Le scénario est en pleine écriture quelque part dans le monde, le réalisateur et acteur principal vivant incognito depuis sa libération de la prison de Zintan en juin 2011. Si l’annonce de sa candidature à la prochaine élection présidentielle libyenne se confirme, Saïf al-Islam puisque c’est de lui qu’il s’agit, décide ainsi, de ressusciter ce patronyme qui a marqué la Libye, l’Afrique et même le monde du vivant de son père, Moammar Kadhafi. L’affaire est loin de ressembler à un canular, l’information des intentions du fils coïncidant avec les premières frappes de l’aviation de l’Otan contre la Libye du père en 2011. Le choix du timing pourrait donc être le signe précurseur et surtout la détermination de l’héritier Kadhafi à ramener sous les projecteurs, un clan qui visiblement n’a pas dit son dernier mot dans une Libye où les nostalgiques ressassent encore les moments où les alouettes tombaient rôties du ciel.

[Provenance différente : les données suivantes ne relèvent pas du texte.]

**src/hw/rtl/dpq_pkg.sv**
```systemverilog
// Shared widths, codes and payload types of the depth pixel quantizer.
// No dependencies; every other file of the block refers to it by scoped names.
package dpq_pkg;

	// Quantizer resolution and the width of the code field on the port.
	localparam int CODE_BITS = 12;
	localparam int CODE_W = 12;
	localparam logic [CODE_BITS-1:0] CODE_MAX = {CODE_BITS{1'b1}};

	localparam int RAW_W = 32;
	localparam int CFG_W = 32;
	localparam int CFG_IDX_W = 3;

	// Depth in signed Q16.16; binary32 input saturates at 2^46.
	localparam int D_W = 48;
	localparam int MAG_W = 47;
	localparam int X_W = 48;

	// Fixed-point log2: integer part and fraction bits.
	localparam int N_W = 6;
	localparam int LOG_FRAC = 28;
	localparam int L_W = N_W + LOG_FRAC;
	localparam int LOG_LAT = LOG_FRAC + 2;

	// Ratio denominator and the product numerator * CODE_MAX.
	localparam int DEN_W = L_W;
	localparam int P_W = DEN_W + CODE_BITS;

	typedef enum logic [2:0] {
		ST_OK        = 3'd0,
		ST_NONFINITE = 3'd1,
		ST_RANGE     = 3'd2,
		ST_LOGARG    = 3'd3,
		ST_BADRANGE  = 3'd4
	} status_t;

	typedef enum logic [CFG_IDX_W-1:0] {
		CFG_SOURCE_FORMAT = 3'd0,
		CFG_RANGE_LOW     = 3'd1,
		CFG_RANGE_HIGH    = 3'd2,
		CFG_LOG_OFFSET    = 3'd3,
		CFG_CLIP_ENABLE   = 3'd4,
		CFG_LOG_MODE      = 3'd5
	} cfg_index_t;

	// How the final code is formed once the ratio is clamped.
	typedef enum logic [1:0] {
		CK_ZERO = 2'd0,
		CK_FULL = 2'd1,
		CK_DIV  = 2'd2
	} code_kind_t;

	typedef struct packed {
		logic       last;
		status_t    status;
		code_kind_t kind;
	} tag_t;

	typedef struct packed {
		logic [CODE_W-1:0] code;
		status_t           status;
		logic              last;
	} res_t;

endpackage

```
**src/hw/rtl/dpq_convert.sv**
```systemverilog
// Two-stage conversion of a raw sample (millimetres or binary32 metres) to Q16.16.
// Depends on dpq_pkg.
module dpq_convert (
	input  logic                                 clk,
	input  logic                                 en,
	input  logic                                 source_format,
	input  logic [dpq_pkg::RAW_W-1:0]            raw_sample,
	output logic signed [dpq_pkg::D_W-1:0]       depth_s2,
	output logic                                 nonfinite_s2
);

	localparam int DW = dpq_pkg::D_W;
	localparam int MW = dpq_pkg::MAG_W;
	// floor(x / 125) = (x * ceil(2^36 / 125)) >> 36 for every x below 2^29.
	localparam logic [29:0] MM_RECIP = 30'd549755814;

	logic [29:0] mm_x;
	logic [59:0] mm_prod;
	logic [7:0]  f_exp;
	logic [23:0] f_sig;
	logic [7:0]  f_sh;
	logic [MW-1:0] f_mag;
	logic [47:0] f_ext;
	logic [23:0] f_q;
	logic        f_up;

	logic          fmt_s1;
	logic          sign_s1;
	logic          nonfinite_s1;
	logic [23:0]   mm_s1;
	logic [MW-1:0] mag_s1;

	assign mm_x    = {1'b0, raw_sample[15:0], 13'd0} + 30'd62;
	assign mm_prod = 60'(mm_x) * 60'(MM_RECIP);
	assign f_exp   = raw_sample[30:23];
	assign f_sig   = {1'b1, raw_sample[22:0]};

	always_comb begin
		f_sh  = 8'd0;
		f_ext = '0;
		f_q   = '0;
		f_up  = 1'b0;
		f_mag = '0;
		if (f_exp == 8'd0 || f_exp == 8'hFF) begin
			f_mag = '0;
		end else if (f_exp >= 8'd134) begin
			f_sh = f_exp - 8'd134;
			if (f_sh > 8'd22)
				f_mag = MW'(1) << (MW - 1);
			else
				f_mag = MW'(f_sig) << f_sh[4:0];
		end else begin
			f_sh = 8'd134 - f_exp;
			if (f_sh <= 8'd24) begin
				f_ext = {f_sig, 24'd0} >> f_sh[4:0];
				f_q   = f_ext[47:24];
				f_up  = f_ext[23] & ((|f_ext[22:0]) | f_q[0]);
				f_mag = MW'(f_q) + MW'(f_up);
			end
		end
	end

	always_ff @(posedge clk) begin
		if (en) begin
			fmt_s1       <= source_format;
			sign_s1      <= raw_sample[31];
			nonfinite_s1 <= source_format & (f_exp == 8'hFF);
			mm_s1        <= mm_prod[59:36];
			mag_s1       <= f_mag;
		end
	end

	always_ff @(posedge clk) begin
		if (en) begin
			nonfinite_s2 <= nonfinite_s1;
			if (!fmt_s1)
				depth_s2 <= $signed(DW'(mm_s1));
			else if (sign_s1)
				depth_s2 <= -$signed(DW'(mag_s1));
			else
				depth_s2 <= $signed(DW'(mag_s1));
		end
	end

endmodule

```
**config.mk**
```make
export PLATFORM = sky130hd
export DESIGN_NAME = dpq_convert
export DESIGN_NICKNAME = d
export VERILOG_FILES = /design/src/hw/rtl/dpq_pkg.sv /design/src/hw/rtl/dpq_convert.sv
export SDC_FILE = /design/constraint.sdc
export NUM_CORES = 1
export LEC_CHECK = 0
export ABC_AREA = 1
export BUFFER_PORTS_ARGS = -buffer_cell sky130_fd_sc_hd__buf_4
export CAP_MARGIN = 30
export CORE_MARGIN = 8
export CORE_UTILIZATION = 39
export CTS_BUF_LIST = sky130_fd_sc_hd__clkbuf_2 sky130_fd_sc_hd__clkbuf_4 sky130_fd_sc_hd__clkbuf_8
export DETAILED_ROUTE_END_ITERATION = 12
export GPL_TIMING_DRIVEN = 0
export PLACE_DENSITY = 0.59
export REMOVE_ABC_BUFFERS = 1
export SYNTH_ARGS = -nofsm -noshare
export SYNTH_HDL_FRONTEND = slang
export SYNTH_SLANG_ARGS = --single-unit
```
**constraint.sdc**
```tcl
create_clock -name clk -period 9.6 [get_ports clk]
set_input_delay 2.88 -clock clk [delete_from_list [all_inputs] [get_ports clk]]
set_output_delay 2.88 -clock clk [all_outputs]
set_load 0.02 [all_outputs]
```
==> After elaboration in Yosys (flattened, before gate mapping) <==
Index checks and enable logic that the tools add are counted.
Widths: inputs -> output; s select.
{ "classes": {"n_addsub": 5, "n_mul": 1, "n_div": 0, "order_cmp": 3, "eq_ne": 1, "shift": 2, "n_mux": 5, "bitwise_logic": 3, "reduce_logical": 4} }
{ "op_table": {"columns": ["cell", "n"], "rows": [
  ["$mux 47", 3],
  ["$mul 30x29->59 const B", 1],
  ["$neg 47->48", 1],
  ["$shr 48x5->48", 1],
  ["$shl 24x5->47", 1],
  ["$add 29x6->30 const B", 1],
  ["$add 24x1->25", 1],
  ["$mux 25", 1],
  ["$mux 24", 1],
  ["$reduce_or 23->1", 1],
  ["$eq 8x8->1 const B", 1],
  ["$ge 8x8->1 const B", 1],
  ["$gt 8x5->1 const B", 1],
  ["$le 8x5->1 const B", 1],
  ["$logic_not 8->1", 1],
  ["$sub 8x8->8 const A", 1],
  ["$sub 8x8->8 const B", 1],
  ["$and 1x1->1", 2],
  ["$reduce_and 2->1", 1],
  ["$logic_or 1x1->1", 1],
  ["$or 1x1->1", 1]
]} }
{ "word_totals": {"reg_bits": 123, "latchBits": 0, "ram_bits": 0, "romBits": 0, "inputBits": 35, "out_inout_bits": 49, "elab_cells": 33, "memories": 0} }

==> Longest topological paths before layout <==
Gate-level depths: netlist of run 1.
{ "depth": {"ltp_word": 8, "mapped_depth": 28, "depth_no_buf": 28} }

==> Least setup slack after synthesis of run 1 <==
No wires, ideal clock.
{ "synth_timing": {"kind": "input to register", "from": "in raw_sample[6] (netlist bit)", "to": "reg mm_s1[11], data pin", "setup_time_ps": 258, "arrival_time_ps": 8300, "required_ps": 9342, "path_slack_ps": 1042, "stages": 26, "path_buffers": 0, "path_cell_list": "ha_1 fa_1 fa_1 inv_1 fa_1 inv_1 fa_1 inv_1 fa_1 inv_1 fa_1 inv_1 fa_1 inv_1 ha_1 a21o_1 inv_1 nor2_1 nor2_1 o21ai_0 nand2_1 nand2_1 a21oi_1 o21ai_0 a21oi_1 xnor2_1"} }
{ "synth_via": {"elab_chain_len": 2} }
{ "synth_rtl": {"columns": ["element", "line_no", "rtl"], "rows": [
  ["start: declaration", "dpq_convert.sv:7", "input logic [dpq_pkg::RAW_W-1:0] raw_sample,"],
  ["$add 29x6->30", "dpq_convert.sv:33", "assign mm_x = {1'b0, raw_sample[15:0], 13'd0} + 30'd62;"],
  ["$mul 30x29->59", "dpq_convert.sv:34", "assign mm_prod = 60'(mm_x) * 60'(MM_RECIP);"],
  ["named net mm_prod[47]", "dpq_convert.sv:18", "logic [59:0] mm_prod;"],
  ["end signal: assignment", "dpq_convert.sv:68", "mm_s1 <= mm_prod[59:36];"],
  ["end: declaration", "dpq_convert.sv:30", "logic [23:0] mm_s1;"]
]} }
The timed path passes the listed nets, and every way through them passes these cells.
A chain may end at the register's enable or synchronous reset.

==> Worst setup path in the final report of run 1 <==
Ends and elaborated chain as after synthesis.

==> results.ini, run 1 <==
[drt]
ant_nets=0
drcViolationCount=0
routed-via-count=16000
dr.pass1.iters=5
wirelength_mm=56.4
vias_per_cell=5.20
initialDrtViolationCount=1213
detail_route.wl_per_cell_um=18.4

[place]
numPortBuffers=83
pre_cts_slack_ns=0.187
globalplace.congestion=0.948
post-dp-hpwl_mm=47.3
dp_cells=3039
dpl-instance-area_sq_um=19400

[cts]
cts_resized=0
clkTransAtPathRegs_ns=0.08
cts_setup_buffers=0
cts_buffers=17
cts_tree=done
cts.sinks=122
cts_hold_buf=0
clock_latency_ns=0.45
cts_root_buf=clkbuf_8
cts_max_level=4
clk_path_buf_depth=2

[floorplan]
row_count=79
dieArea_sq_um=53700
die_w_um=232
die_h_um=232
core_sq_um=46300
initial_core_util_pct=39.3
io_pins=84

[yosys]
synthArstFlopShare_pct=0
synth_ff_type=edfxtp_1
synth.distinct_cells=49
ys_seq_elements=122
synth_area_sq_um=18200
syn_avg_cell_area_sq_um=7.55
synthTopCellsByArea=edfxtp_1 (20%), ha_1 (18%), fa_1 (15%), nand2_1 (11%), inv_1 (7.8%)
yosysSeqAreaShare_pct=20.2
syn_inst=2405
synth_edf_count=122
yosysWarnings=0
synth_top_area_share_pct=20.2
yosys.area.top_type=edfxtp_1

[layout]
fillers=4757
synthToLayoutAreaGrowth_pct=9.35
final_cell_count_no_fill=3071
multi_input_area_sq_um=12800
n_antenna_cell=0
fin_area_sq_um=19900
final_common_cell=nand2_1
seq_area_sq_um=3660
fin_util_pct=42.9
nNetsFinal=2879
layout_common_cells=nand2_1 (550), inv_1 (376), ha_1 (255)
drive_above_1_share_pct=7.02

[hold_path]
hp-class=reg -> reg

[sta]
setup_violations=0
fin_setup_tns_ns=0
final_hold_viol_count=0
clock_skew_ns=0.0124
fin_crit_sh_pct=93.0
max_freq_ghz=0.112
tightest_slew_ns=1.01
relSlewSlack_pct=32.7
fin_crit_ns=8.93
final_max_slew_viol_count=0
timing.final.ws_setup_ns=0.673
rsz0062_at_grt=false

[worst_setup_path]
start_kind=input pin
critical_path_required_ns=9.79
critPathCaptureType=register
ff2ff_setup_slack_ns=6.55
critical_path.endpoint=mm_s1[11]$_DFFE_PP_
cp_data_arrival_time_ns=9.12
crit_type=in -> reg
r2r-end=depth_s2[32]$_SDFFCE_PN0P_
crit-reg2reg-launch=mag_s1[1]$_SDFFCE_PP0P_
crit_path_max_fanout=12
startpoint=raw_sample[6]
reg2reg_depth=13

[power_and_ir_drop]
total_leakage_power_nw=9.78
peakVddDrop_v=0.000315
cellPowerDensity_nw_per_um2=350

[global_routing]
gr-total-overflow=0
grt_usage_pct=20.9
grt_max_degree=73
grt_pass1_wl_mm=88.8
grt_pass1_vias=16000
antenna_found_initial=0

[run]
timing.max_cap.violations=0

[outcome]
outcome=finished clean

==> cell families (layout without fill, tap and decap cells) <==
kind of cell | count (synthesis) | after routing | synth area share, %
AO/OA/AOI/OAI | 331 | 331 | 9.94
XOR/XNOR | 51 | 51 | 2.50
adder cells (fa/ha/maj) | 393 | 393 | 32.8
buffers and inverters | 451 | 510 | 9.65
flip-flops | 122 | 122 | 20.2
multiplexers | 4 | 4 | 0.220
AND/OR/NAND/NOR | 1053 | 1053 | 24.7
--- config.mk ---
export PLATFORM = sky130hd
export DESIGN_NAME = length_prefixed_frame_deframer
export DESIGN_NICKNAME = d
export VERILOG_FILES = /design/src/design/lpfd_pkg.sv /design/src/design/lpfd_parser.sv /design/src/design/lpfd_rsp_fifo.sv /design/src/design/length_prefixed_frame_deframer.sv
export VERILOG_INCLUDE_DIRS = /design/src /design/src/design
export SDC_FILE = /design/constraint.sdc
export NUM_CORES = 1
export LEC_CHECK = 0
export BUFFER_PORTS_ARGS = -buffer_cell sky130_fd_sc_hd__buf_4
export CAP_MARGIN = 10
export CORE_ASPECT_RATIO = 1.75
export CORE_MARGIN = 4
export CORE_UTILIZATION = 30
export DETAILED_ROUTE_END_ITERATION = 10
export PLACE_DENSITY = 0.52
export SYNTH_ARGS = -nofsm -noshare
export SYNTH_HDL_FRONTEND = slang
export SYNTH_HIERARCHICAL = 1
export SYNTH_SLANG_ARGS = --single-unit
--- constraint.sdc ---
create_clock -name clock -period 12.5 [get_ports clock]
set_input_delay 1.25 -clock clock [delete_from_list [all_inputs] [get_ports clock]]
set_output_delay 1.25 -clock clock [all_outputs]
set_load 0.005 [all_outputs]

En tout cas, ils peuvent déjà se réjouir du programme de campagne de Saïf, qui selon son représentant, a la ferme volonté de reconstruire la Libye, non pas seul mais avec l’aide des pays voisins. Si ce n’est pas avoir de la vision, ça y ressemble fort bien, le fils Kadhafi misant sur l’unité et surtout l’union qui fait la force.

Sans être foultitude, les chances de Saïf al-Islam de reprendre le témoin arraché des mains de son père par cette coalition emmenée à l’époque par la France de Nicolas Sarkozy, n’en sont pas moins réelles. Le chaos provoqué par la chasse à mort lancée contre le «guide» reste un lourd préjudice pour ce pays, mais aussi pour ses voisins fragilisés par la disparition de Muammar Kadhafi, qui servait de stabilisateur dans cette région exposée aux crises de toutes sortes et cible de bandits et terroristes de tout acabit. Non seulement, le «guide» faisait parler les pétrodollars pour permettre à ses voisins de survivre, mais il éteignait aussi beaucoup d’incendies socio-politiques que les mauvaises langues n’hésitaient pas à lui attribuer. Pyromane-pompier, Muammar Kadhafi l’était peut-être mais son leadership et parfois ses lubies qui inquiétaient l’Occident en ont fait un facteur de paix et de quiétude pour le Sahel africain, transformé depuis lors en un vaste repaire de djihadistes lourdement équipés, ironie du sort, grâce aux armes sorties de la poudrière libyenne. On ne saurait non plus occulter que malgré le qualificatif peu flatteur de dictateur à lui collé par une certaine presse et des dirigeants occidentaux déterminés à avoir sa peau, Kadhafi père avait construit un véritable havre de bien-être pour ses compatriotes qui bénéficiaient d’une bonne couverture sociale, éducative et sanitaire.

Mais à force de vivre, pour des raisons de sécurité, dans une clandestinité qui ne dit pas son nom, Saïf al-Islam est-il en mesure de mener à terme son projet de retour aux affaires des Kadhafi? Comment faire opérer la magie du dialogue et de la réconciliation internationale qu’il prône, dans un environnement mondial où son feu père ne compte pas que des amis, lui dont le régime a endeuillé bien des familles par des attentats qui portent sa griffe? Saïf revient-il juste pour une vengeance personnelle sur fond de revanche familiale ou tribale? En tout cas, la tâche de Saïf al-Islam ne sera pas des plus faciles, lui qui porte le péché originel d’être un fils Kadhafi, dont le scalp est de surcroît réclamé par la Cour pénal internationale.